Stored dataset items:
· · ·

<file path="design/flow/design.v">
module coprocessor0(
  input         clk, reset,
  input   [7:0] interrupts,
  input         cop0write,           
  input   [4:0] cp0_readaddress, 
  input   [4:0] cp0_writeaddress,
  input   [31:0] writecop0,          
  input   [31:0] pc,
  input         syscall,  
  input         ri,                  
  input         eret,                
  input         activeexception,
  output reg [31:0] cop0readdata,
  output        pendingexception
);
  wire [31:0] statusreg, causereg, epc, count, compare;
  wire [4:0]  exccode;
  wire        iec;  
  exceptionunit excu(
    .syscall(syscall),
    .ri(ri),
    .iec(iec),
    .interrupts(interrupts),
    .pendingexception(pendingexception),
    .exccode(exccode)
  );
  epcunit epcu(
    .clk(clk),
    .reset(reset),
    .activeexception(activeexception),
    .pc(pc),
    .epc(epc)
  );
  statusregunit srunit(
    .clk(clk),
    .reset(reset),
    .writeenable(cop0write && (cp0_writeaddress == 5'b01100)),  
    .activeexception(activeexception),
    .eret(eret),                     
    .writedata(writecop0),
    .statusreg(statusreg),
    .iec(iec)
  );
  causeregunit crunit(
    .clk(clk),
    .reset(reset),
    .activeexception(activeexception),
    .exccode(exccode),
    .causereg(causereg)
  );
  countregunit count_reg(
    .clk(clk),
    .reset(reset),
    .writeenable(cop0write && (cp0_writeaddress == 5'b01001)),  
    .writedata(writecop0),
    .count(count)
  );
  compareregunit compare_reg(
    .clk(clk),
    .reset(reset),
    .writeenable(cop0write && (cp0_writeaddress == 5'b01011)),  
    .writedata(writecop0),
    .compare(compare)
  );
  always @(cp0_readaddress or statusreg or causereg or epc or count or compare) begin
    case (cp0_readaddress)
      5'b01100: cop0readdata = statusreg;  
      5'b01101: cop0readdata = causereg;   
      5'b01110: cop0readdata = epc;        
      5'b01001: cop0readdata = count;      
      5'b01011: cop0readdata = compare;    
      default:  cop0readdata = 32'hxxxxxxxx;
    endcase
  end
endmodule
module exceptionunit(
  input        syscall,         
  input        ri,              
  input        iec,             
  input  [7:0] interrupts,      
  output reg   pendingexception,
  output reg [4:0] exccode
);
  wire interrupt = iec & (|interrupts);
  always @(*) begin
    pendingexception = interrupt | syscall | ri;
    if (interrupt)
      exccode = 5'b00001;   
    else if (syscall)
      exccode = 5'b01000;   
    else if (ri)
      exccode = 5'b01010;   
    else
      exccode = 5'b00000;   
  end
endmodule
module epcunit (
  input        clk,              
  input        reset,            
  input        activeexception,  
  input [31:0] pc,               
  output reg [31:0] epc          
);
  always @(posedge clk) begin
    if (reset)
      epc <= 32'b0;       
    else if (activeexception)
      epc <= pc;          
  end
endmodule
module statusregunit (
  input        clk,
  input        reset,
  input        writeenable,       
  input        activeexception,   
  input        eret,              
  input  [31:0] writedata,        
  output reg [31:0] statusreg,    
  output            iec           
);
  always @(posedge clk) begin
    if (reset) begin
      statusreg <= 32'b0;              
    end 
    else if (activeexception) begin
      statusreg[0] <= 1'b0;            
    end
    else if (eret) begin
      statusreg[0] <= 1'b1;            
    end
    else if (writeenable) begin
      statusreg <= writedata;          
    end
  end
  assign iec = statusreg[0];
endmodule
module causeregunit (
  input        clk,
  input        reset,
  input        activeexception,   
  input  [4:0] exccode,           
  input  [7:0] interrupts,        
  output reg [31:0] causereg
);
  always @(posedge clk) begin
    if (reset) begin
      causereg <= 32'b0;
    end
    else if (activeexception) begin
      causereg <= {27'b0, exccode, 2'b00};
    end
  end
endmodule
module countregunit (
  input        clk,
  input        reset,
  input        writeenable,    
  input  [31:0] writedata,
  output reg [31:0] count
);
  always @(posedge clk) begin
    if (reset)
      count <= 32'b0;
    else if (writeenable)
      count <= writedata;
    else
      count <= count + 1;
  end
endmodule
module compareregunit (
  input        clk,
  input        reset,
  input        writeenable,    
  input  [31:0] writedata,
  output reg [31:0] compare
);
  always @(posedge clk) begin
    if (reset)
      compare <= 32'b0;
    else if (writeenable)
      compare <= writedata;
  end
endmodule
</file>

· · ·

Activity:
Transcribe the full set of records precisely.

Answer below:
<file path="design/flow/design.v">
module coprocessor0(
  input         clk, reset,
  input   [7:0] interrupts,
  input         cop0write,           
  input   [4:0] cp0_readaddress, 
  input   [4:0] cp0_writeaddress,
  input   [31:0] writecop0,          
  input   [31:0] pc,
  input         syscall,  
  input         ri,                  
  input         eret,                
  input         activeexception,
  output reg [31:0] cop0readdata,
  output        pendingexception
);
  wire [31:0] statusreg, causereg, epc, count, compare;
  wire [4:0]  exccode;
  wire        iec;  
  exceptionunit excu(
    .syscall(syscall),
    .ri(ri),
    .iec(iec),
    .interrupts(interrupts),
    .pendingexception(pendingexception),
    .exccode(exccode)
  );
  epcunit epcu(
    .clk(clk),
    .reset(reset),
    .activeexception(activeexception),
    .pc(pc),
    .epc(epc)
  );
  statusregunit srunit(
    .clk(clk),
    .reset(reset),
    .writeenable(cop0write && (cp0_writeaddress == 5'b01100)),  
    .activeexception(activeexception),
    .eret(eret),                     
    .writedata(writecop0),
    .statusreg(statusreg),
    .iec(iec)
  );
  causeregunit crunit(
    .clk(clk),
    .reset(reset),
    .activeexception(activeexception),
    .exccode(exccode),
    .causereg(causereg)
  );
  countregunit count_reg(
    .clk(clk),
    .reset(reset),
    .writeenable(cop0write && (cp0_writeaddress == 5'b01001)),  
    .writedata(writecop0),
    .count(count)
  );
  compareregunit compare_reg(
    .clk(clk),
    .reset(reset),
    .writeenable(cop0write && (cp0_writeaddress == 5'b01011)),  
    .writedata(writecop0),
    .compare(compare)
  );
  always @(cp0_readaddress or statusreg or causereg or epc or count or compare) begin
    case (cp0_readaddress)
      5'b01100: cop0readdata = statusreg;  
      5'b01101: cop0readdata = causereg;   
      5'b01110: cop0readdata = epc;        
      5'b01001: cop0readdata = count;      
      5'b01011: cop0readdata = compare;    
      default:  cop0readdata = 32'hxxxxxxxx;
    endcase
  end
endmodule
module exceptionunit(
  input        syscall,         
  input        ri,              
  input        iec,             
  input  [7:0] interrupts,      
  output reg   pendingexception,
  output reg [4:0] exccode
);
  wire interrupt = iec & (|interrupts);
  always @(*) begin
    pendingexception = interrupt | syscall | ri;
    if (interrupt)
      exccode = 5'b00001;   
    else if (syscall)
      exccode = 5'b01000;   
    else if (ri)
      exccode = 5'b01010;   
    else
      exccode = 5'b00000;   
  end
endmodule
module epcunit (
  input        clk,              
  input        reset,            
  input        activeexception,  
  input [31:0] pc,               
  output reg [31:0] epc          
);
  always @(posedge clk) begin
    if (reset)
      epc <= 32'b0;       
    else if (activeexception)
      epc <= pc;          
  end
endmodule
module statusregunit (
  input        clk,
  input        reset,
  input        writeenable,       
  input        activeexception,   
  input        eret,              
  input  [31:0] writedata,        
  output reg [31:0] statusreg,    
  output            iec           
);
  always @(posedge clk) begin
    if (reset) begin
      statusreg <= 32'b0;              
    end 
    else if (activeexception) begin
      statusreg[0] <= 1'b0;            
    end
    else if (eret) begin
      statusreg[0] <= 1'b1;            
    end
    else if (writeenable) begin
      statusreg <= writedata;          
    end
  end
  assign iec = statusreg[0];
endmodule
module causeregunit (
  input        clk,
  input        reset,
  input        activeexception,   
  input  [4:0] exccode,           
  input  [7:0] interrupts,        
  output reg [31:0] causereg
);
  always @(posedge clk) begin
    if (reset) begin
      causereg <= 32'b0;
    end
    else if (activeexception) begin
      causereg <= {27'b0, exccode, 2'b00};
    end
  end
endmodule
module countregunit (
  input        clk,
  input        reset,
  input        writeenable,    
  input  [31:0] writedata,
  output reg [31:0] count
);
  always @(posedge clk) begin
    if (reset)
      count <= 32'b0;
    else if (writeenable)
      count <= writedata;
    else
      count <= count + 1;
  end
endmodule
module compareregunit (
  input        clk,
  input        reset,
  input        writeenable,    
  input  [31:0] writedata,
  output reg [31:0] compare
);
  always @(posedge clk) begin
    if (reset)
      compare <= 32'b0;
    else if (writeenable)
      compare <= writedata;
  end
endmodule
</file>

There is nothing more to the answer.